The basicranium in mammals is a complex region that forms the floor of the brain case (a relatively small portion of the ventral surface of the skull). In mammals, the brain fills the cerebral cavity by up to 95% (Jerison, 1973), so the morphology and dimensions of the brain case gives an approximation of the shape and relative size of the encephalon and main sensitive organs contained within there. The basicranium presents neurovascular foramina for the passage of several cranial nerves (i.e., CNs XII-IX, the mandibular branch of the trigeminous nerve, the cordae tympani nerve, the facial nerve VII, the auricular branch of vagus nerve, etc.) veins and arteries (i.e., the internal jugular vein, the internal carotid artery and veins from the transverse and inferior petrosal sinuses, the internal facial vein, stylomastoid artery, etc.) and the opening of the Eustachian tubes. Other bony landmarks such as muscular attachments and other anatomical structures (e.g., outline and relative size of the tympanic, hyojugular fossa) are often used in comparative anatomical studies and are related to several biological functions such as mastication, balance and audition, among others (e.g., Davis, 1964; Wible, 1986; Wible, 1987; Wozencraft, 1989; Lieberman, Ross & Ravosa, 2000; Strait, 2001). Despite some authors previously considering that the basicranium is morphologically conservative (e.g., Turner, 1848), it is an element of potential importance in phylogeny and hence in the evolutionary history of carnivores specifically and in mammals generally (Mitchell & Tedford, 1973; Radinsky, 1969; Radinsky, 1971; Radinsky, 1973; Radinsky, 1974; Neff, 1987; Wozencraft, 1989; Wible & Hopson, 1993; Wang & Tedford, 1994; Lieberman, Ross & Ravosa, 2000; Hunt, 2001).

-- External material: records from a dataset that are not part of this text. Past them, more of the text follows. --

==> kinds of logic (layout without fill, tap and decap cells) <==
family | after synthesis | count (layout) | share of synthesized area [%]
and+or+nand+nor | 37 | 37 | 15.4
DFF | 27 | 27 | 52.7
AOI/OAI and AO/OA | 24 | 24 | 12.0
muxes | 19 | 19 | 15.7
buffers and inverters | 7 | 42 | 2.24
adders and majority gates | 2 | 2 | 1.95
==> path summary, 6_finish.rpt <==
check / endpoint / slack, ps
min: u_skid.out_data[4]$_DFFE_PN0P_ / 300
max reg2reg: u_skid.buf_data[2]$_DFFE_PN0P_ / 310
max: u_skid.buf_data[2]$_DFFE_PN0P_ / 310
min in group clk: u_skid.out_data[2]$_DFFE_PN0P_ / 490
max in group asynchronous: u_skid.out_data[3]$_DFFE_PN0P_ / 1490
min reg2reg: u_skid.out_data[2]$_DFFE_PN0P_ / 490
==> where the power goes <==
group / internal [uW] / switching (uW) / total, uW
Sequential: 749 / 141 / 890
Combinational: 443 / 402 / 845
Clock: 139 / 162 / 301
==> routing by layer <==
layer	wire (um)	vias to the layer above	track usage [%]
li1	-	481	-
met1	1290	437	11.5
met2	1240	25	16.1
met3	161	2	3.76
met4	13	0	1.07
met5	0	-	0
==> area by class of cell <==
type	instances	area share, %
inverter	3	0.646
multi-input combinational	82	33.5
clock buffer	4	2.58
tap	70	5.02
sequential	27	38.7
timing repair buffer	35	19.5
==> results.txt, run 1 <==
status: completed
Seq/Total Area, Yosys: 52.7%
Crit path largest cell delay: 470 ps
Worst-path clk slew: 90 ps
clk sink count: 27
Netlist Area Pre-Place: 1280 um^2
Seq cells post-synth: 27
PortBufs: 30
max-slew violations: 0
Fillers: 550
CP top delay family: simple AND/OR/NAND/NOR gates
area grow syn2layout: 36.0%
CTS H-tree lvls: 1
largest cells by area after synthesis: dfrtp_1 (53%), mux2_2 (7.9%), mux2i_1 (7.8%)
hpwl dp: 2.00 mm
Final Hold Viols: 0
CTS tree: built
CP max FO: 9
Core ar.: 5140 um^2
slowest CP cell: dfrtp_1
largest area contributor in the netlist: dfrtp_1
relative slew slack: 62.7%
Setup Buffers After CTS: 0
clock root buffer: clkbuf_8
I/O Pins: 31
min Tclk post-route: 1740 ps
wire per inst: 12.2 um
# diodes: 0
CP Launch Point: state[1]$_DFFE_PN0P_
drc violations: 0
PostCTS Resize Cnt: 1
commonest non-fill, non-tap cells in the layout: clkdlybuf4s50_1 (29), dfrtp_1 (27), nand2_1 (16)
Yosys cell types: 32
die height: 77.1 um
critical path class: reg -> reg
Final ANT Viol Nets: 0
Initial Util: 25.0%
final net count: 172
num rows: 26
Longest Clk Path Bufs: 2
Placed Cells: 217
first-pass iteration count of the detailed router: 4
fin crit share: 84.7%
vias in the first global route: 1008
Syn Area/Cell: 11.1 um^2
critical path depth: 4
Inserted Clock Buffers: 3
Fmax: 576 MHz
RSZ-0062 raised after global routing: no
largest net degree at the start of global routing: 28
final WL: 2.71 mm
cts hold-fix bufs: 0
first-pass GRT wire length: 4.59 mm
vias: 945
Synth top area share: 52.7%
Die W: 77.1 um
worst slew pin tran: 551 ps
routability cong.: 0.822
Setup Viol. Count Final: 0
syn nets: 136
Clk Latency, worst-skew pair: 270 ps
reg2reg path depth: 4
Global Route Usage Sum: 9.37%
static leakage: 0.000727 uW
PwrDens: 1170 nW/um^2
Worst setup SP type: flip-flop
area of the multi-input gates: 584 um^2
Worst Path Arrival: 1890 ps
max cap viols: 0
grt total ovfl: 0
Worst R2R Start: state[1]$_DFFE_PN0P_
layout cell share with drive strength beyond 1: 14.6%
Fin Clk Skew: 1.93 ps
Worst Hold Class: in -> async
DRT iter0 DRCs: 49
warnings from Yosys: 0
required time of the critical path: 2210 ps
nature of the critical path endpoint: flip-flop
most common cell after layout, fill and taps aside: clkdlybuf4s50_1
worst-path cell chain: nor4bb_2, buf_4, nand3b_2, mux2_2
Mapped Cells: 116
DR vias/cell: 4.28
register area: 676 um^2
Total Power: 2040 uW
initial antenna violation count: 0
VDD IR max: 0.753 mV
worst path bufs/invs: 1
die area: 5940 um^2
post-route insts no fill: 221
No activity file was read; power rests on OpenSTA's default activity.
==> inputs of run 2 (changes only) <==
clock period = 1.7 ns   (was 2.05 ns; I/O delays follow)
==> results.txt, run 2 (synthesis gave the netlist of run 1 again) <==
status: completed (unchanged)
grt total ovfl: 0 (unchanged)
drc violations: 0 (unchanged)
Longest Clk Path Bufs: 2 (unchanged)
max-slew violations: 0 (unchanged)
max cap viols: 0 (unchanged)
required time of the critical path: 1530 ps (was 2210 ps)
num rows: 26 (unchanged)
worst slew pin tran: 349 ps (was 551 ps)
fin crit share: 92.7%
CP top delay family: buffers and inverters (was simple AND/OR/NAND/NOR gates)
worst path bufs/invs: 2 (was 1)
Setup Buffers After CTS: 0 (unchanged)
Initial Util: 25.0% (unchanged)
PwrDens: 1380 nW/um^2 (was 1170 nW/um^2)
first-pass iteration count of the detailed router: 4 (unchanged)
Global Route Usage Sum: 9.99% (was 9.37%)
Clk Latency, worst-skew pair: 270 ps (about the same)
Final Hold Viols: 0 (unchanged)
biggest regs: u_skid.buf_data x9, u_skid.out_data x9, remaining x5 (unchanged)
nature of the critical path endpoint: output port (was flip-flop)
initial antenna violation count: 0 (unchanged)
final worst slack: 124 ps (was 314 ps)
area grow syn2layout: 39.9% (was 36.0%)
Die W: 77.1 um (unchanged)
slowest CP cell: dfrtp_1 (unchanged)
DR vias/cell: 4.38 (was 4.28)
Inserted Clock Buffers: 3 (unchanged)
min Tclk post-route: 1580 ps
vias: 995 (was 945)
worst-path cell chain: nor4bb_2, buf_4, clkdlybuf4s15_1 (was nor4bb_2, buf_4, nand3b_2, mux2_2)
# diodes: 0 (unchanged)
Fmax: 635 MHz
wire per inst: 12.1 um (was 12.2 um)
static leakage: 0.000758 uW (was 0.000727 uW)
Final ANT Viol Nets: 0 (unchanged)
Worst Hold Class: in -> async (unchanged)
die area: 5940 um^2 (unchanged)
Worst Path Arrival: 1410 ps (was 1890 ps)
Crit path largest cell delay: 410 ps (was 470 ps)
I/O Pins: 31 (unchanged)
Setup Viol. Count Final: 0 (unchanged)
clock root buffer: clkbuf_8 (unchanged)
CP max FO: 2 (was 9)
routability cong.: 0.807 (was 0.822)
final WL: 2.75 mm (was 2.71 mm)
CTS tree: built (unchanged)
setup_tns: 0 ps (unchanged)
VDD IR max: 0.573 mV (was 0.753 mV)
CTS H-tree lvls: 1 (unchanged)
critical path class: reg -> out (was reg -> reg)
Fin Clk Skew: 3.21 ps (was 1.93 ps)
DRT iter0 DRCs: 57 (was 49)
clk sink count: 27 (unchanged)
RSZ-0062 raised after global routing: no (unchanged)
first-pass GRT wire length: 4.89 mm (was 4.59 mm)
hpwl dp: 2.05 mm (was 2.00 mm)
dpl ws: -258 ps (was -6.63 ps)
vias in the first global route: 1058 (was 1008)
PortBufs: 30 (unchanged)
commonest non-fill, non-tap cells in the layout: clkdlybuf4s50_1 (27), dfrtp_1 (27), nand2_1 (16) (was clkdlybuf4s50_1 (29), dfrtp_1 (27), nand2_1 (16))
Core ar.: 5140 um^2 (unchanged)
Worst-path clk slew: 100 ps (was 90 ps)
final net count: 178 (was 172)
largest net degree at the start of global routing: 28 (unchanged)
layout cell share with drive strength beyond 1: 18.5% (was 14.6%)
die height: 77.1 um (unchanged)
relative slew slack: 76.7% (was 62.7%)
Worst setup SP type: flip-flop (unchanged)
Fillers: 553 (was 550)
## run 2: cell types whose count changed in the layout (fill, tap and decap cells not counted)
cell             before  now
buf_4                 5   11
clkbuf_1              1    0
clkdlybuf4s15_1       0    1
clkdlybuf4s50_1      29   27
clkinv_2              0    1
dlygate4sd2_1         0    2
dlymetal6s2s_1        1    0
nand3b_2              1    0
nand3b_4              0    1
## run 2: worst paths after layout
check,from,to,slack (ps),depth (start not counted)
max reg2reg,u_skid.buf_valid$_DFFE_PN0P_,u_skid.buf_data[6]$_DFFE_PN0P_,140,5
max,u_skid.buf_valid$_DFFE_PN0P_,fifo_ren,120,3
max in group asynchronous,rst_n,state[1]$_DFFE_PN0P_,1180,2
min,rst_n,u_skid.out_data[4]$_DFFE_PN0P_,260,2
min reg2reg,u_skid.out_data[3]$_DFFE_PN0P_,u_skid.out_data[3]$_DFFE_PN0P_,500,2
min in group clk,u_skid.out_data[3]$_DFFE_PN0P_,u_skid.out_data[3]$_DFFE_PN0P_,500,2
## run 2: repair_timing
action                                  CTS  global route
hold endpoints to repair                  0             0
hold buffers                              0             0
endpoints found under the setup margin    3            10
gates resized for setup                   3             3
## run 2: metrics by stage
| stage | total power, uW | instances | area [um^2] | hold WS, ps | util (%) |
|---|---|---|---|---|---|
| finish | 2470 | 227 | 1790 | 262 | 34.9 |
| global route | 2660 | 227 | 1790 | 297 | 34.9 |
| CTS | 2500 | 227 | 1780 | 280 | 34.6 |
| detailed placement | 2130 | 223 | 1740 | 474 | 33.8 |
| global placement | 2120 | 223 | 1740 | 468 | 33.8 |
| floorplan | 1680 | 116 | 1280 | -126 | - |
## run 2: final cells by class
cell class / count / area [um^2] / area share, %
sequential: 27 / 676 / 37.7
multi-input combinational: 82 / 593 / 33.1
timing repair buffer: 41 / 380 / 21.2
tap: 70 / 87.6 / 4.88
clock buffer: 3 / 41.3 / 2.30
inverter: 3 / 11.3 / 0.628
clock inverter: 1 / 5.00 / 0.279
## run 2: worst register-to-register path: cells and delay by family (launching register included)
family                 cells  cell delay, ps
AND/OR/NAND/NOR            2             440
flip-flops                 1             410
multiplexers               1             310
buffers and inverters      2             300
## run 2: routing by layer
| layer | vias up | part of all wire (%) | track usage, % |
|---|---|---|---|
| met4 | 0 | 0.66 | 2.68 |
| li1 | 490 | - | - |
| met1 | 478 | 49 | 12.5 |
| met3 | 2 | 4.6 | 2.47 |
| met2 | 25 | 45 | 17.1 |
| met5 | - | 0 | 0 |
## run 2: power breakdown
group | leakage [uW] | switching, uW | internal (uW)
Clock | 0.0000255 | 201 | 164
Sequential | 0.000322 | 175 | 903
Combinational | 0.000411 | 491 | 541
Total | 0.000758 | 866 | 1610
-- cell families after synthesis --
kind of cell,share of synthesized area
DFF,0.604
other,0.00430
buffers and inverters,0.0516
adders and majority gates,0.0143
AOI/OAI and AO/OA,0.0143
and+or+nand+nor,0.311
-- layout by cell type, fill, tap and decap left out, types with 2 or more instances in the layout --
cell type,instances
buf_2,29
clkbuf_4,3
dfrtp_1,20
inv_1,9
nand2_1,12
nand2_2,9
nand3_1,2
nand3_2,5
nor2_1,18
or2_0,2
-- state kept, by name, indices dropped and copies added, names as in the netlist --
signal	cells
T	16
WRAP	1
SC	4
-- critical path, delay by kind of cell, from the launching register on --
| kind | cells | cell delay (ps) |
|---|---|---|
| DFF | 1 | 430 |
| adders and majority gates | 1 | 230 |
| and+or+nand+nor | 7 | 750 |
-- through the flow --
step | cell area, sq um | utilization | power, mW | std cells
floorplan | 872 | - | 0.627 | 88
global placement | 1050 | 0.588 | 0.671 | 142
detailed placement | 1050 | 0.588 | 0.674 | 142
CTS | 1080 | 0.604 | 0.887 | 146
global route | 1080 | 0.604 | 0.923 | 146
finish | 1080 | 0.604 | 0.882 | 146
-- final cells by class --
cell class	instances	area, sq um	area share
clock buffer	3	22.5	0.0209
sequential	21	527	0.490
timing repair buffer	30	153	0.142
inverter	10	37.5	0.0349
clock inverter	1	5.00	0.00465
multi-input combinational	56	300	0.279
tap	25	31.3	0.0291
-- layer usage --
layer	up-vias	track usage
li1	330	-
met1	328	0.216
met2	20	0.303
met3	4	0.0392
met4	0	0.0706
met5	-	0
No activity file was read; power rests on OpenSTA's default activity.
===== config.mk =====
export PLATFORM = sky130hd
export DESIGN_NAME = pipe_muldiv_ctrl
export DESIGN_NICKNAME = d
export VERILOG_FILES = /design/src/rtl/pipe_muldiv_ctrl.sv
export SDC_FILE = /design/constraint.sdc
export NUM_CORES = 1
export LEC_CHECK = 0
export CORE_MARGIN = 8
export CORE_UTILIZATION = 59
export DETAILED_ROUTE_END_ITERATION = 16
export GPL_TIMING_DRIVEN = 1
export PLACE_DENSITY = 0.82
export SLEW_MARGIN = 40
export SYNTH_ARGS = -nofsm -noshare
export SYNTH_HDL_FRONTEND = slang
export SYNTH_SLANG_ARGS = --single-unit

===== constraint.sdc =====
create_clock -name clk -period 4.2 [get_ports clk]
set_clock_uncertainty 0.2 [all_clocks]
set_input_delay 0.84 -clock clk [delete_from_list [all_inputs] [get_ports clk]]
set_output_delay 0.84 -clock clk [all_outputs]
set_load 0.02 [all_outputs]
[config.mk]
export PLATFORM = sky130hd
export DESIGN_NAME = uart_tx_serializer
export DESIGN_NICKNAME = d
export VERILOG_FILES = /design/src/rtl/uart_tx_serializer.sv
export SDC_FILE = /design/constraint.sdc
export NUM_CORES = 1
export LEC_CHECK = 0
export CELL_PAD_IN_SITES_DETAIL_PLACEMENT = 1
export CELL_PAD_IN_SITES_GLOBAL_PLACEMENT = 1
export CORE_UTILIZATION = 43
export DETAILED_ROUTE_END_ITERATION = 8
export GPL_TIMING_DRIVEN = 0
export PLACE_DENSITY = 0.79
export SYNTH_ARGS = -nofsm -noshare
export SYNTH_HDL_FRONTEND = slang
export SYNTH_SLANG_ARGS = --single-unit
[constraint.sdc]
create_clock -name clock -period 2.2 [get_ports clock]
set_clock_uncertainty 0.15 [all_clocks]
set_input_delay 0.44 -clock clock [delete_from_list [all_inputs] [get_ports clock]]
set_output_delay 0.44 -clock clock [all_outputs]
set_load 0.01 [all_outputs]
### src/rtl/breath_led_ctrl.sv
// Status LED mode controller: OFF, triangular breathing ramp, and alarm blink
// bursts, driving a registered glitch-free PWM output.
module breath_led_ctrl #(
  parameter int TICK_DIV      = 50,
  parameter int DUTY_MAX      = 1000,
  parameter int BLINK_PERIODS = 250,
  parameter int ALARM_BLINKS  = 10
) (
  input  logic       clk,
  input  logic       rst_n,
  input  logic       breathe_en,
  input  logic       alarm_req,
  input  logic       alarm_clr,
  output logic       pwm,
  output logic [9:0] duty,
  output logic [1:0] state,
  output logic       alarm_done
);

  localparam int PW = $clog2(TICK_DIV);
  localparam int BW = $clog2(BLINK_PERIODS + 1);
  localparam int AW = $clog2(ALARM_BLINKS + 1);

  localparam logic [PW-1:0] PRESC_LAST = PW'(TICK_DIV - 1);
  localparam logic [9:0]    DMAX       = 10'(DUTY_MAX);
  localparam logic [9:0]    PHASE_LAST = 10'(DUTY_MAX - 1);
  localparam logic [BW-1:0] PER_LAST   = BW'(BLINK_PERIODS - 1);
  localparam logic [AW-1:0] BLINK_LAST = AW'(ALARM_BLINKS - 1);

  typedef enum logic [1:0] {
    IDLE    = 2'd0,
    BREATHE = 2'd1,
    ALARM   = 2'd2
  } state_t;

  state_t        state_q, state_d;
  logic [9:0]    duty_q, duty_d;
  logic [9:0]    phase_q, phase_d;
  logic [PW-1:0] presc_q, presc_d;
  logic [BW-1:0] perCnt_q, perCnt_d;
  logic [AW-1:0] blinkCnt_q, blinkCnt_d;
  logic          dirDown_q, dirDown_d;
  logic          pwm_q, pwm_d;
  logic          done_q, done_d;

  logic tick, pb;
  logic enterIdle, enterBreathe, enterAlarm, exitAlarm;

  assign tick = (presc_q == PRESC_LAST);
  assign pb   = tick && (phase_q == PHASE_LAST);

  always_ff @(posedge clk) begin
    if (!rst_n) begin
      state_q    <= IDLE;
      duty_q     <= '0;
      phase_q    <= '0;
      presc_q    <= '0;
      perCnt_q   <= '0;
      blinkCnt_q <= '0;
      dirDown_q  <= 1'b0;
      pwm_q      <= 1'b0;
      done_q     <= 1'b0;
    end else begin
      state_q    <= state_d;
      duty_q     <= duty_d;
      phase_q    <= phase_d;
      presc_q    <= presc_d;
      perCnt_q   <= perCnt_d;
      blinkCnt_q <= blinkCnt_d;
      dirDown_q  <= dirDown_d;
      pwm_q      <= pwm_d;
      done_q     <= done_d;
    end
  end

  always_comb begin
    state_d      = state_q;
    duty_d       = duty_q;
    dirDown_d    = dirDown_q;
    presc_d      = tick ? '0 : presc_q + 1'b1;
    phase_d      = tick ? (pb ? '0 : phase_q + 10'd1) : phase_q;
    perCnt_d     = perCnt_q;
    blinkCnt_d   = blinkCnt_q;
    done_d       = 1'b0;
    pwm_d        = (state_q != IDLE) && (phase_q < duty_q);
    enterIdle    = 1'b0;
    enterBreathe = 1'b0;
    enterAlarm   = 1'b0;
    exitAlarm    = 1'b0;

    case (state_q)
      IDLE: begin
        if (alarm_req)       enterAlarm   = 1'b1;
        else if (breathe_en) enterBreathe = 1'b1;
      end
      BREATHE: begin
        if (alarm_req)        enterAlarm = 1'b1;
        else if (!breathe_en) enterIdle  = 1'b1;
        else if (pb) begin
          if (!dirDown_q) begin
            duty_d = duty_q + 10'd1;
            if (duty_q + 10'd1 == DMAX) dirDown_d = 1'b1;
          end else begin
            duty_d = duty_q - 10'd1;
            if (duty_q == 10'd1) dirDown_d = 1'b0;
          end
        end
      end
      ALARM: begin
        if (alarm_clr)      exitAlarm  = 1'b1;
        else if (alarm_req) enterAlarm = 1'b1;
        else if (pb) begin
          if (perCnt_q == PER_LAST) begin
            perCnt_d = '0;
            // A burst ends only after its last off phase has fully elapsed.
            if (duty_q == 10'd0) begin
              if (blinkCnt_q == BLINK_LAST) begin
                done_d    = 1'b1;
                exitAlarm = 1'b1;
              end else begin
                blinkCnt_d = blinkCnt_q + 1'b1;
                duty_d     = DMAX;
              end
            end else begin
              duty_d = '0;
            end
          end else begin
            perCnt_d = perCnt_q + 1'b1;
          end
        end
      end
      default: enterIdle = 1'b1;
    endcase

    if (exitAlarm) begin
      if (breathe_en) enterBreathe = 1'b1;
      else            enterIdle    = 1'b1;
    end

    if (enterIdle || enterBreathe || enterAlarm) begin
      presc_d    = '0;
      phase_d    = '0;
      perCnt_d   = '0;
      blinkCnt_d = '0;
      dirDown_d  = 1'b0;
      state_d    = enterAlarm ? ALARM : (enterBreathe ? BREATHE : IDLE);
      duty_d     = enterAlarm ? DMAX : 10'd0;
    end
  end

  assign pwm        = pwm_q;
  assign duty       = duty_q;
  assign state      = state_q;
  assign alarm_done = done_q;

endmodule
### config.mk
export PLATFORM = sky130hd
export DESIGN_NAME = breath_led_ctrl
export DESIGN_NICKNAME = d
export VERILOG_FILES = /design/src/rtl/breath_led_ctrl.sv
export SDC_FILE = /design/constraint.sdc
export NUM_CORES = 1
export LEC_CHECK = 0
export BUFFER_PORTS_ARGS = -buffer_cell sky130_fd_sc_hd__buf_2
export CAP_MARGIN = 10
export CORE_MARGIN = 2
export CORE_UTILIZATION = 40
export CTS_BUF_LIST = sky130_fd_sc_hd__clkbuf_16
export DETAILED_ROUTE_END_ITERATION = 10
export PLACE_DENSITY = 0.66
export RECOVER_POWER = 50
export SKIP_CTS_REPAIR_TIMING = 1
export SYNTH_ARGS = -nofsm -noshare
export SYNTH_HDL_FRONTEND = slang
export SYNTH_SLANG_ARGS = --single-unit
### constraint.sdc
create_clock -name clk -period 3.2 [get_ports clk]
set_input_delay 0.16 -clock clk [delete_from_list [all_inputs] [get_ports clk]]
set_output_delay 0.16 -clock clk [all_outputs]
set_load 0.01 [all_outputs]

Given that the braincase and basicranium reflect the morphology of the encephalon and sense organs, a study of the basicranium can provide inferences related to a mammal’s behaviour. This is particularly relevant in paleobiological analyses, when fossil specimens preserve only fragments of the brain case and when no data of the postcranium or cranio-dental traits can be recovered.
Similar to what occurs with other parts of the skeleton, the morphological variation of the brain case can be explained by a combination of phylogenetic history and autapomorphic adaptations to different life habits, as well as the animal’s ability to move and feed. In this sense, an interesting approach for interpreting the morphological variation within a lineage is the analysis of the life history traits of taxa expressed as quantitative variables in a phylogenetic context (Ollier, Couteron & Chessell, 2006). When close relatives in a phylogeny are more similar than distant relatives, the morphological pattern observed presents a phylogenetic signal (Harvey & Pagel, 1991). Species’ traits can show a high or low phylogenetic signal; when the phylogenetic signal is high, closely related species exhibit similar trait values, and trait similarity decreases as phylogenetic distance increases (Losos, 2008). Conversely, a trait that shows a weak phylogenetic signal may vary randomly across a phylogeny, and distantly related species often converge on a similar trait value, while closely related species exhibit notably different trait values (Kamilar & Muldoon, 2010; Kamilar & Cooper, 2013).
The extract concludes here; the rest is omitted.